FAN1- and/or MUS81-dependent DSB induction upon MMC treatment of human cells. A, top panel, FAN1 and/or MUS81 siRNA-mediated knockdown efficiencies assessed by Western blotting of total cell extracts of untreated (−) or MMC-treated (+) U2OS cells. TFIIH was used as a loading control. Quantification of the knockdown efficiencies shown in the bottom panel was carried out using ImageJ, and the graph was produced by GraphPad Prism (n = 3). The same extracts were probed for the markers of DSB metabolism RPA and CtIP. Center panel, Western blot analysis of the chromatin-enriched fraction of the above extracts probed for RPA, phospho-RPA, and γH2AX. Lamin was used as the loading control.
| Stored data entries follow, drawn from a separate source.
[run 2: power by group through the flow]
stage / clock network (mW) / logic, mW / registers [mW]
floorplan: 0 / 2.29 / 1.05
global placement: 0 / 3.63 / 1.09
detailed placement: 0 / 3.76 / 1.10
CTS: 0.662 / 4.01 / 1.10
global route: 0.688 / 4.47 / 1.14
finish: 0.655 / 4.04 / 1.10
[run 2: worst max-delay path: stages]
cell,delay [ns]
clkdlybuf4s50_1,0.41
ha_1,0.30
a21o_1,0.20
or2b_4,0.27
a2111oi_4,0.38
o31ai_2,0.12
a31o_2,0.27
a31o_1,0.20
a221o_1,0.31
[src/rtl/spi_pkg.sv]
// rtl/spi_pkg.sv - shared state type, index-width helper and timeout default for the SPI arbiter
package spi_pkg;

  typedef enum logic [2:0] {
    IDLE,
    LOAD,
    WAIT_START,
    WAIT_END,
    DONE
  } spi_arb_state_e;

  localparam int SPI_DEFAULT_TIMEOUT = 4096;

  // Index width for n requesters; never less than 1 bit.
  function automatic int clog2(input int n);
    int r;
    r = 0;
    for (int i = 0; i < 31; i++) begin
      if ((1 << i) < n) r = i + 1;
    end
    return (r == 0) ? 1 : r;
  endfunction

endpackage

[src/rtl/spi_rr_picker.sv]
// rtl/spi_rr_picker.sv - combinational round-robin select, scanning upward from last_grant+1
module spi_rr_picker
  import spi_pkg::*;
#(
  parameter int N     = 4,
  parameter int IDX_W = clog2(N)
) (
  input  logic [N-1:0]     req,
  input  logic [IDX_W-1:0] last_grant,
  output logic [N-1:0]     gnt,
  output logic [IDX_W-1:0] idx,
  output logic             valid
);

  always_comb begin
    logic [IDX_W-1:0] k;
    gnt   = '0;
    idx   = '0;
    valid = 1'b0;
    k     = '0;
    for (int i = 1; i <= N; i++) begin
      k = IDX_W'((int'(last_grant) + i) % N);
      if (!valid && req[k]) begin
        valid  = 1'b1;
        gnt[k] = 1'b1;
        idx    = k;
      end
    end
  end

endmodule

[src/rtl/spi_xfer_arbiter.sv]
// rtl/spi_xfer_arbiter.sv - round-robin sharing of one SPI transfer engine among NUM_REQ requesters
// Optional watchdog: define SPI_ARB_TIMEOUT_EN.
module spi_xfer_arbiter
  import spi_pkg::*;
#(
  parameter int NUM_REQ        = 4,
  parameter int DATA_W         = 8,
  parameter int TIMEOUT_CYCLES = SPI_DEFAULT_TIMEOUT
) (
  input  logic                        PCLK,
  input  logic                        PRESET_n,
  input  logic                        spi_en_i,
  input  logic                        mstr_i,
  input  logic [NUM_REQ-1:0]          req_i,
  input  logic [NUM_REQ*DATA_W-1:0]   wdata_i,
  input  logic                        tip_i,
  input  logic                        receive_data_i,
  input  logic [DATA_W-1:0]           miso_data_i,
  output logic                        send_data_o,
  output logic [DATA_W-1:0]           mosi_data_o,
  output logic [NUM_REQ-1:0]          gnt_o,
  output logic [NUM_REQ-1:0]          done_o,
  output logic [DATA_W-1:0]           rdata_o,
  output logic                        busy_o,
  output logic                        timeout_o
);

  localparam int IDX_W = clog2(NUM_REQ);

  if (NUM_REQ < 2 || NUM_REQ > 8) begin : g_bad_num_req
    $error("spi_xfer_arbiter: NUM_REQ must be 2..8");
  end
  if (TIMEOUT_CYCLES < 2 || TIMEOUT_CYCLES > 65536) begin : g_bad_timeout
    $error("spi_xfer_arbiter: TIMEOUT_CYCLES must be 2..65536");
  end

  spi_arb_state_e       state;
  logic [IDX_W-1:0]     last_grant;
  logic [IDX_W-1:0]     win_idx;
  logic [NUM_REQ-1:0]   pick_gnt;
  logic [IDX_W-1:0]     pick_idx;
  logic                 pick_valid;
  logic [DATA_W-1:0]    pick_wdata;
  logic                 run;

  assign run = spi_en_i & mstr_i;

  spi_rr_picker #(
    .N     (NUM_REQ),
    .IDX_W (IDX_W)
  ) u_picker (
    .req        (req_i),
    .last_grant (last_grant),
    .gnt        (pick_gnt),
    .idx        (pick_idx),
    .valid      (pick_valid)
  );

  always_comb begin
    pick_wdata = '0;
    for (int k = 0; k < NUM_REQ; k++) begin
      if (pick_gnt[k]) pick_wdata = wdata_i[k*DATA_W +: DATA_W];
    end
  end

`ifdef SPI_ARB_TIMEOUT_EN
  // Arm one cycle early so the pulse lands on the cycle the count reaches TIMEOUT_CYCLES-1.
  localparam logic [15:0] WD_ARM = 16'(TIMEOUT_CYCLES - 2);
  logic [15:0] wd_cnt;
  logic        timeout_q;
  assign timeout_o = timeout_q;
`else
  assign timeout_o = 1'b0;
`endif

  always_ff @(posedge PCLK or negedge PRESET_n) begin
    if (!PRESET_n) begin
      state       <= IDLE;
      gnt_o       <= '0;
      done_o      <= '0;
      send_data_o <= 1'b0;
      mosi_data_o <= '0;
      rdata_o     <= '0;
      busy_o      <= 1'b0;
      last_grant  <= IDX_W'(NUM_REQ - 1);
      win_idx     <= '0;
`ifdef SPI_ARB_TIMEOUT_EN
      wd_cnt      <= '0;
      timeout_q   <= 1'b0;
`endif
    end else begin
      send_data_o <= 1'b0;
      done_o      <= '0;
`ifdef SPI_ARB_TIMEOUT_EN
      timeout_q   <= 1'b0;
`endif
      if (state != IDLE && !run) begin
        state  <= IDLE;
        gnt_o  <= '0;
        busy_o <= 1'b0;
      end else begin
        case (state)
          IDLE: begin
            if (run && pick_valid) begin
              state       <= LOAD;
              gnt_o       <= pick_gnt;
              win_idx     <= pick_idx;
              mosi_data_o <= pick_wdata;
              send_data_o <= 1'b1;
              busy_o      <= 1'b1;
`ifdef SPI_ARB_TIMEOUT_EN
              wd_cnt      <= '0;
`endif
            end
          end
          LOAD: state <= WAIT_START;
          WAIT_START, WAIT_END: begin
            // A strobe in WAIT_START is a transfer too short for tip to be seen.
            if (receive_data_i) begin
              rdata_o <= miso_data_i;
              done_o  <= gnt_o;
              state   <= DONE;
            end else begin
              if (state == WAIT_START && tip_i) state <= WAIT_END;
`ifdef SPI_ARB_TIMEOUT_EN
              wd_cnt <= wd_cnt + 16'd1;
              if (timeout_q) begin
                state      <= IDLE;
                gnt_o      <= '0;
                busy_o     <= 1'b0;
                last_grant <= win_idx;
              end else if (wd_cnt == WD_ARM) begin
                timeout_q <= 1'b1;
              end
`endif
            end
          end
          DONE: begin
            state      <= IDLE;
            gnt_o      <= '0;
            busy_o     <= 1'b0;
            last_grant <= win_idx;
          end
          default: state <= IDLE;
        endcase
      end
    end
  end

endmodule
--- config.mk ---
export PLATFORM = sky130hd
export DESIGN_NAME = mem_arbiter
export DESIGN_NICKNAME = d
export VERILOG_FILES = /design/src/rtl/mccp_pkg.sv /design/src/rtl/mem_arbiter_rr_picker.sv /design/src/rtl/mem_arbiter.sv
export SDC_FILE = /design/constraint.sdc
export NUM_CORES = 1
export LEC_CHECK = 0
export CAP_MARGIN = 20
export CELL_PAD_IN_SITES_DETAIL_PLACEMENT = 1
export CELL_PAD_IN_SITES_GLOBAL_PLACEMENT = 1
export CORE_AREA = 3 3 155 157
export CTS_CLUSTER_SIZE = 16
export DETAILED_ROUTE_END_ITERATION = 7
export DIE_AREA = 0 0 158 160
export PLACE_DENSITY_LB_ADDON = 0.25
export REMOVE_ABC_BUFFERS = 1
export SLEW_MARGIN = 5
export SYNTH_ARGS = -nofsm -noshare
export SYNTH_HDL_FRONTEND = slang
export SYNTH_SLANG_ARGS = --single-unit
--- constraint.sdc ---
create_clock -name clk -period 4.3 [get_ports clk]
set_input_delay 0.645 -clock clk [delete_from_list [all_inputs] [get_ports clk]]
set_output_delay 0.645 -clock clk [all_outputs]
set_load 0.03 [all_outputs]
B, time course of DSB formation assessed by pulsed field gel electrophoresis after MMC treatment (3 μg/ml) of U2OS cells, in which FAN1 or MUS81 were knocked down by siRNA. C, representative pulsed field gel electrophoresis image of DSBs induced by 24 h MMC (3 μg/ml) treatment of U2OS cells in which FAN1 and/or MUS81 were knocked down. The left panel shows a quantification of three independent experiments. siLUC was used as a control, and the ratio of DSBs of the MMC-treated samples divided by the untreated samples is shown for each siRNA condition. Error bars show mean ± S.E. D, quantifications of a FACS analysis of EdU-labeled cells pretreated with the indicated siRNAs and subsequently treated for 24 h with 3 μg/ml MMC. The knockdown did not affect cell viability during the course of the experiment. Error bars show mean ± S.E. (n = 3). E, clonogenic survival assay of U2OS cells treated with the indicated siRNAs and drugs. Colonies were counted 8 days after treatment, and MMC was washed out 24 h after treatment.

FIGURE 6.

The putative mechanism of FAN1-dependent ICL unhooking. A, schematic of a single replication fork arrested at an ICL. B, the X-shaped structure arising through the convergence of two replication forks at an ICL. C, a single fork arrested at an ICL that is more than 5 bp from the ss/ds boundary would be incised by FAN1 5′ from the ICL, which would release the lagging strand. The enzyme would then degrade the nicked strand in a 5′-to-3′ direction to generate a substrate for translesion polymerases and subsequent repair by nucleotide excision repair. D, an X-shaped structure that contains a duplex longer than 10 bp where the lagging and leading strand flaps could be released by the action of FAN1 and, e.g., MUS81.